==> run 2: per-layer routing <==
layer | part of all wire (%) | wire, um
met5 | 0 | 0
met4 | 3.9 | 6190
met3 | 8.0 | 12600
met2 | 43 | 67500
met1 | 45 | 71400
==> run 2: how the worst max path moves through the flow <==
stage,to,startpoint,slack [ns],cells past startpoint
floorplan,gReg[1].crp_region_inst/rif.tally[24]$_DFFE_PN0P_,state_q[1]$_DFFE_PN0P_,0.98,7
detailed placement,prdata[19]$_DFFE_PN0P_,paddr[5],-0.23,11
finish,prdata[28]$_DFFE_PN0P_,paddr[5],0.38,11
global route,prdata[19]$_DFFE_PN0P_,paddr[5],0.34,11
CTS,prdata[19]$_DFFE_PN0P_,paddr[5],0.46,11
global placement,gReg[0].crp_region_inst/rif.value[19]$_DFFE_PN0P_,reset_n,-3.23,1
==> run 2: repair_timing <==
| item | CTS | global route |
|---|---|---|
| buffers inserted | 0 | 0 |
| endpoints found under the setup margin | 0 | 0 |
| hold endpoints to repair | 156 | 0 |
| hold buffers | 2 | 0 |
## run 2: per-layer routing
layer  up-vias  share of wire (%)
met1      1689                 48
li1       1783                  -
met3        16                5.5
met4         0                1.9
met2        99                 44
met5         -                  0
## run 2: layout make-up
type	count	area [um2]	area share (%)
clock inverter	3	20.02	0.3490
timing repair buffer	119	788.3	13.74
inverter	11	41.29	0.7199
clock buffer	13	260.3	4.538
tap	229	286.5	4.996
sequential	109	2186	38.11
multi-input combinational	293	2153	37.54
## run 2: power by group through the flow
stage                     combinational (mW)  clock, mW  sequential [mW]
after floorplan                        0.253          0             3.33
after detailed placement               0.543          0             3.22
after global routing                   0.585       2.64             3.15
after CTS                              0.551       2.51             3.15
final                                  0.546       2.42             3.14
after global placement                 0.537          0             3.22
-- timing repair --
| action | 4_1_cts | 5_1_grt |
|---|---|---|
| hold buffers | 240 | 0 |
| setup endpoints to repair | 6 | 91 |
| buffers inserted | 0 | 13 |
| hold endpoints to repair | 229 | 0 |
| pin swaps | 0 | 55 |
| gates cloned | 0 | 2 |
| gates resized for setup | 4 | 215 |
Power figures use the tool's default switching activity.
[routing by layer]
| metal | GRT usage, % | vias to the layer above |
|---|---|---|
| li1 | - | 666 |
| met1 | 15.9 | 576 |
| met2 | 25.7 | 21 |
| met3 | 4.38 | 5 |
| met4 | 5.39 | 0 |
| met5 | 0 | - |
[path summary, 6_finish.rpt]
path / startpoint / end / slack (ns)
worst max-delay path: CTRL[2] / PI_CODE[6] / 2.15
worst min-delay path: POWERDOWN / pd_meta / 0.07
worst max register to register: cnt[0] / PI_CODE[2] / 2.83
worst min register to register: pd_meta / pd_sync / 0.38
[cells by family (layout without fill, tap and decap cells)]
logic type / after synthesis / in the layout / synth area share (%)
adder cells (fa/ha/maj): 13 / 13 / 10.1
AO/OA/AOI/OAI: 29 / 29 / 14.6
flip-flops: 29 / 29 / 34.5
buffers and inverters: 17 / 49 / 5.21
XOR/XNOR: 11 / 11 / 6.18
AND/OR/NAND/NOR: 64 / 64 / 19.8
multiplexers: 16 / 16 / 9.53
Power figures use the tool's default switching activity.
[src/logic/imst_pkg.sv]
// Package with constants and carrier types for the two-wire master start and transmit block.
package imst_pkg;

  // ****************************************
  // Widths and positions
  // ****************************************
  localparam int unsigned BRG_W          = 12;
  localparam int unsigned BYTE_W         = 8;
  localparam int unsigned CTRL_ON_BIT    = 15;
  localparam int unsigned CTRL_BEGIN_BIT = 0;
  localparam int unsigned CTRL_LOW_W     = 5;
  localparam int unsigned STAT_ACK_BIT   = 15;
  localparam int unsigned STAT_STOP_BIT  = 4;
  localparam int unsigned STAT_START_BIT = 3;
  localparam int unsigned STAT_FULL_BIT  = 0;

  // ****************************************
  // Counts and reset values
  // ****************************************
  localparam logic [3:0]       DATA_BITS      = 4'h8;
  localparam logic [3:0]       ACK_CLOCK      = 4'h9;
  localparam logic [BRG_W-1:0] BRG_MIN_LEGAL  = 12'h002;
  localparam logic [15:0]      CTRL_RESET     = 16'h0000;
  localparam logic [15:0]      STAT_RESET     = 16'h0010;
  localparam logic [7:0]       TX_RESET       = 8'h00;

  // ****************************************
  // Types
  // ****************************************
  typedef enum logic [2:0] {
    IMST_IDLE   = 3'b000,
    IMST_ST_A   = 3'b001,
    IMST_ST_B   = 3'b010,
    IMST_TX_LOW = 3'b011,
    IMST_TX_HI  = 3'b100
  } imst_state_t;

  typedef struct packed {
    logic sda_o;
    logic sda_oe;
    logic scl_o;
    logic scl_oe;
  } imst_pins_t;

  typedef struct packed {
    logic       wr;
    logic [7:0] data;
  } imst_tx_wr_t;

endpackage : imst_pkg

[src/logic/imst_brg.sv]
// Reload-based bit rate countdown timer.
`timescale 1ns/1ps
module imst_brg (
  // Clock and reset
  input  wire logic                     clk,
  input  wire logic                     rst_n,
  // Control
  input  wire logic                     load,
  input  wire logic [imst_pkg::BRG_W-1:0] reload,
  // Status
  output logic                          timeout
);

  logic [imst_pkg::BRG_W-1:0] count_reg;
  logic                       run_reg;

  // ****************************************
  // Countdown
  // ****************************************
  always_ff @(posedge clk)
  begin
    if (!rst_n)
    begin
      count_reg <= '0;
      run_reg   <= 1'b0;
      timeout   <= 1'b0;
    end
    else if (load)
    begin
      count_reg <= (reload < imst_pkg::BRG_MIN_LEGAL) ? imst_pkg::BRG_MIN_LEGAL : reload;
      run_reg   <= 1'b1;
      timeout   <= 1'b0;
    end
    else if (run_reg)
    begin
      count_reg <= count_reg - 1'b1;
      timeout   <= (count_reg == {{(imst_pkg::BRG_W-1){1'b0}}, 1'b1});
      run_reg   <= (count_reg != {{(imst_pkg::BRG_W-1){1'b0}}, 1'b1});
    end
    else
    begin
      timeout <= 1'b0;
    end
  end

endmodule : imst_brg

[src/logic/imst_master.sv]
// Master start generator and byte transmitter for a two-wire serial bus.
`timescale 1ns/1ps
// Overview of operation
// Software sets enable bit before master operations.
// Device performs single protocol pieces only.
// Software starts step, waits interrupt or polls.
// No queueing; busy transmit write sets collision.
// Control bit 0 requests a start.
// Software checks stop-detected bit before start.
// Start request begins countdown, lines released.
// First timeout pulls data low, restarts countdown.
// Second timeout pulls clock low, interrupts, clears.
// Detected start sets start bit, clears stop.
// After start both lines held low.
// Low five control bits ignore writes during start.
// Transmit write begins send, sets full bit.
// Eight bits, data changes after falling clock.
// Eighth fall clears full, releases data, ninth clock.
// Acknowledge latched on ninth falling edge.
// Ack result zero when low, one when high.
// After ninth clock interrupt, then stay idle.
// Bytes sent exactly as written, unchecked.
// Seven-bit address is one byte plus direction.
// Ten-bit address sent as two bytes.
// Ten-bit read needs repeated start, direction one.
// Timer counts reload to zero; 0 and 1 forbidden.
// Interrupt is pulse of at least one cycle.
module imst_master (
  // Clock and reset
  input  wire logic                         clk,
  input  wire logic                         rst_n,
  // Control word write port
  input  wire logic                         ctrl_wr,
  input  wire logic [15:0]                  ctrl_wdata,
  // Transmit holding register write port
  input  wire imst_pkg::imst_tx_wr_t        tx_wr,
  // Software clear of the collision flag
  input  wire logic                         collision_clr,
  // Bit rate reload value
  input  wire logic [imst_pkg::BRG_W-1:0]   bit_rate_reload,
  // Bus pins
  input  wire logic                         serial_clock_pin_i,
  input  wire logic                         serial_data_pin_i,
  output imst_pkg::imst_pins_t              pins,
  // Status and event outputs
  output logic [15:0]                       control_word,
  output logic [15:0]                       status_word,
  output logic [7:0]                        tx_holding_reg,
  output logic                              write_collision_flag,
  output logic                              master_event_irq
);

  imst_pkg::imst_state_t state_reg;
  logic [3:0]            bit_cnt_reg;
  logic                  brg_load;
  logic                  brg_timeout;
  logic                  scl_s1_reg;
  logic                  scl_s2_reg;
  logic                  sda_s1_reg;
  logic                  sda_s2_reg;
  logic                  scl_d_reg;
  logic                  sda_d_reg;
  logic                  start_seen;
  logic                  stop_seen;
  logic                  busy;
  logic                  enabled;
  logic                  tx_accept;
  logic                  start_req;
  logic                  tx_fall;
  logic                  next_oe_reg;
  logic                  data_due_reg;

  assign enabled    = control_word[imst_pkg::CTRL_ON_BIT];
  assign busy       = (state_reg != imst_pkg::IMST_IDLE);
  assign tx_accept  = tx_wr.wr && !busy && enabled;
  assign start_req  = ctrl_wr && ctrl_wdata[imst_pkg::CTRL_BEGIN_BIT] && !busy
                      && ctrl_wdata[imst_pkg::CTRL_ON_BIT];
  assign start_seen = scl_s2_reg && scl_d_reg && sda_d_reg && !sda_s2_reg;
  assign stop_seen  = scl_s2_reg && scl_d_reg && !sda_d_reg && sda_s2_reg;
  assign tx_fall    = (state_reg == imst_pkg::IMST_TX_HI) && brg_timeout
                      && scl_s2_reg && scl_d_reg;

  // ****************************************
  // Bit rate timer
  // ****************************************
  imst_brg u_brg (
    .clk     (clk),
    .rst_n   (rst_n),
    .load    (brg_load),
    .reload  (bit_rate_reload),
    .timeout (brg_timeout)
  );

  // ****************************************
  // Pin synchronisers
  // ****************************************
  always_ff @(posedge clk)
  begin
    if (!rst_n)
    begin
      scl_s1_reg <= 1'b1;
      scl_s2_reg <= 1'b1;
      sda_s1_reg <= 1'b1;
      sda_s2_reg <= 1'b1;
      scl_d_reg  <= 1'b1;
      sda_d_reg  <= 1'b1;
    end
    else
    begin
      scl_s1_reg <= serial_clock_pin_i;
      scl_s2_reg <= scl_s1_reg;
      sda_s1_reg <= serial_data_pin_i;
      sda_s2_reg <= sda_s1_reg;
      scl_d_reg  <= scl_s2_reg;
      sda_d_reg  <= sda_s2_reg;
    end
  end

  // ****************************************
  // Control word
  // ****************************************
  always_ff @(posedge clk)
  begin
    if (!rst_n)
    begin
      control_word <= imst_pkg::CTRL_RESET;
    end
    else
    begin
      if (ctrl_wr)
      begin
        control_word[15:imst_pkg::CTRL_LOW_W] <= ctrl_wdata[15:imst_pkg::CTRL_LOW_W];
        if (!busy)
        begin
          control_word[imst_pkg::CTRL_LOW_W-1:0] <= ctrl_wdata[imst_pkg::CTRL_LOW_W-1:0];
        end
      end
      if (state_reg == imst_pkg::IMST_ST_B && brg_timeout)
      begin
        control_word[imst_pkg::CTRL_BEGIN_BIT] <= 1'b0;
      end
    end
  end

  // ****************************************
  // Sequencer
  // ****************************************
  always_ff @(posedge clk)
  begin
    if (!rst_n)
    begin
      state_reg   <= imst_pkg::IMST_IDLE;
      bit_cnt_reg <= 4'h0;
      brg_load    <= 1'b0;
      pins        <= '0;
    end
    else
    begin
      brg_load <= 1'b0;
      if (data_due_reg)
      begin
        pins.sda_oe <= next_oe_reg;
      end
      unique case (state_reg)
        imst_pkg::IMST_IDLE:
        begin
          if (start_req)
          begin
            state_reg   <= imst_pkg::IMST_ST_A;
            brg_load    <= 1'b1;
            pins.sda_oe <= 1'b0;
            pins.scl_oe <= 1'b0;
          end
          else if (tx_accept)
          begin
            state_reg   <= imst_pkg::IMST_TX_LOW;
            bit_cnt_reg <= 4'h0;
            brg_load    <= 1'b1;
            pins.sda_o  <= 1'b0;
            pins.sda_oe <= !tx_wr.data[7];
            pins.scl_oe <= 1'b1;
          end
        end
        imst_pkg::IMST_ST_A:
        begin
          if (brg_timeout)
          begin
            state_reg   <= imst_pkg::IMST_ST_B;
            pins.sda_oe <= 1'b1;
            brg_load    <= 1'b1;
          end
        end
        imst_pkg::IMST_ST_B:
        begin
          if (brg_timeout)
          begin
            state_reg   <= imst_pkg::IMST_IDLE;
            pins.scl_oe <= 1'b1;
          end
        end
        imst_pkg::IMST_TX_LOW:
        begin
          if (brg_timeout)
          begin
            state_reg   <= imst_pkg::IMST_TX_HI;
            pins.scl_oe <= 1'b0;
            bit_cnt_reg <= bit_cnt_reg + 4'h1;
          end
        end
        imst_pkg::IMST_TX_HI:
        begin
          if (!scl_s2_reg)
          begin
            brg_load <= 1'b0;
          end
          else if (scl_s2_reg && !scl_d_reg)
          begin
            brg_load <= 1'b1;
          end
          else if (brg_timeout)
          begin
            pins.scl_oe <= 1'b1;
            if (bit_cnt_reg == imst_pkg::ACK_CLOCK)
            begin
              state_reg   <= imst_pkg::IMST_IDLE;
            end
            else
            begin
              state_reg   <= imst_pkg::IMST_TX_LOW;
              brg_load    <= 1'b1;
            end
          end
        end
        default:
        begin
          state_reg <= imst_pkg::IMST_IDLE;
        end
      endcase
    end
  end

  // ****************************************
  // Data bit launch
  // ****************************************
  always_ff @(posedge clk)
  begin
    if (!rst_n)
    begin
      next_oe_reg  <= 1'b0;
      data_due_reg <= 1'b0;
    end
    else
    begin
      data_due_reg <= tx_fall;
      if (tx_fall)
      begin
        if (bit_cnt_reg == imst_pkg::ACK_CLOCK)
        begin
          next_oe_reg <= 1'b1;
        end
        else if (bit_cnt_reg == imst_pkg::DATA_BITS)
        begin
          next_oe_reg <= 1'b0;
        end
        else
        begin
          next_oe_reg <= !tx_holding_reg[3'(7 - bit_cnt_reg)];
        end
      end
    end
  end

  // ****************************************
  // Transmit holding register and collision
  // ****************************************
  always_ff @(posedge clk)
  begin
    if (!rst_n)
    begin
      tx_holding_reg       <= imst_pkg::TX_RESET;
      write_collision_flag <= 1'b0;
    end
    else
    begin
      if (tx_accept)
      begin
        tx_holding_reg <= tx_wr.data;
      end
      if (tx_wr.wr && busy)
      begin
        write_collision_flag <= 1'b1;
      end
      else if (collision_clr)
      begin
        write_collision_flag <= 1'b0;
      end
    end
  end

  // ****************************************
  // Status word and interrupt
  // ****************************************
  always_ff @(posedge clk)
  begin
    if (!rst_n)
    begin
      status_word      <= imst_pkg::STAT_RESET;
      master_event_irq <= 1'b0;
    end
    else
    begin
      master_event_irq <= 1'b0;
      if (start_seen)
      begin
        status_word[imst_pkg::STAT_START_BIT] <= 1'b1;
        status_word[imst_pkg::STAT_STOP_BIT]  <= 1'b0;
      end
      else if (stop_seen)
      begin
        status_word[imst_pkg::STAT_START_BIT] <= 1'b0;
        status_word[imst_pkg::STAT_STOP_BIT]  <= 1'b1;
      end
      if (tx_accept)
      begin
        status_word[imst_pkg::STAT_FULL_BIT] <= 1'b1;
      end
      if (tx_fall)
      begin
        if (bit_cnt_reg == imst_pkg::DATA_BITS)
        begin
          status_word[imst_pkg::STAT_FULL_BIT] <= 1'b0;
        end
        if (bit_cnt_reg == imst_pkg::ACK_CLOCK)
        begin
          status_word[imst_pkg::STAT_ACK_BIT] <= sda_s2_reg;
          master_event_irq                    <= 1'b1;
        end
      end
      if (state_reg == imst_pkg::IMST_ST_B && brg_timeout)
      begin
        master_event_irq <= 1'b1;
      end
    end
  end

endmodule : imst_master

**Activity**
In the entries above, how many lines hold the word "gReg"? Answer with the number only.

**Task result**
2